I began self-harming at a young age, when I felt bad about myself or wanted to cry but couldn’t, biting or pinching myself relived the negative emotions. At 14 I started self-harming more seriously, but I still didn’t understand why I was doing it. I would listen to my classmates joke about the “emo kids” who cut themselves for attention I knew this was something I could not ever tell anyone.

I didn’t talk about my harming; I didn’t talk about my feelings; I didn’t talk about the things I was going through that led to me being unable to cope. I acted like I had it together.  I tried to work hard. To achieve my best. To be a good friend, good daughter, good student. To do all I could to make people think I was just fine, but I was struggling more and having to work harder to keep up the image of “normal”.

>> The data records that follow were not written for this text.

From an optimization exercise on the open Yosys and OpenROAD flow, aimed at small area, a short achievable clock period and few clock cycles per item; shortcuts taken in it are not production practice. The RTL of this run was laid out without a check of its function.

### design/flow/run.sh
#!/bin/bash
# synth_recipe.tcl (not shown) runs the flow's synth.tcl, then flattens the netlist and writes it again
# the make line also repeats each setting of config.mk as NAME=value (left out here)
make -C /OpenROAD-flow-scripts/flow DESIGN_CONFIG=/design/flow/config.mk WORK_HOME=/design/flow/orfs CLKGATE_MAP_FILE= SYNTH_SCRIPT=/design/flow/synth_recipe.tcl finish
### design/flow/config.mk
export PLATFORM = sky130hd
export DESIGN_NAME = CordicAccelerator
export DESIGN_NICKNAME = CordicAccelerator
export VERILOG_FILES = /design/flow/design.v
export SDC_FILE = /design/flow/constraint.sdc
export NUM_CORES = 8
export LEC_CHECK = 0
export CAP_MARGIN = 20
export CORE_MARGIN = 2
export CORE_UTILIZATION = 60
export SETUP_SLACK_MARGIN = 2.0
export SLEW_MARGIN = 20
### design/flow/constraint.sdc
create_clock -name core_clock -period 6.0 [get_ports {clock}]
set_input_delay 1.2000 -clock core_clock [delete_from_list [all_inputs] [get_ports {clock}]]
set_output_delay 1.2000 -clock core_clock [all_outputs]
set_load 0.01 [all_outputs]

When my mum found out about my self-harm it honestly felt like my whole world crumbled. At this point my mental health deteriorated. I saw counsellors, doctors, therapists, youth workers and nurses. I couldn’t talk about how I was feeling. It wasn’t even that I didn’t want to, I didn’t know how.

Gradually, with kind and patient people, I began to talk about my feelings, about my experiences and began to understand my self-harm and mental illnesses. I began to cope better and managed to reduce my harming.

Why does talking help? To me it still doesn’t really make sense that just because something is “out there” is doesn’t feel as hard or painful anymore – but it’s the way it is. When I manage to share how I’m feeling I feel better.

I also learnt that I was not alone. Other people struggle, other people self-harm, other people feel the way I do. Remembering back to the lost and lonely place I was in before learning to talk about my struggles, it breaks my heart that other people may feel that same way.

Sharing my story still to this day makes me scared or tempted to remain quiet, but I feel so strongly that my story could help people and that self-harm is something I want people to understand.

When I started blogging about my recovery it was a really scary decision to make. I was worried what people would think and whether I was explaining things well enough for people to understand, but I was overwhelmed with comments from people who had found it helpful. It just confirmed to me that I need to speak out about my self-harm and mental health. Speaking on the national news was  scary, but I remember thinking that if one person hears what I have to say and is helped then I have done something worthwhile.

Sometimes people still do not understand. People still have misconceptions people still say things that sadden me, but together with a strong voice and with campaigns like Self-Harm Awareness Day we can break the stigma.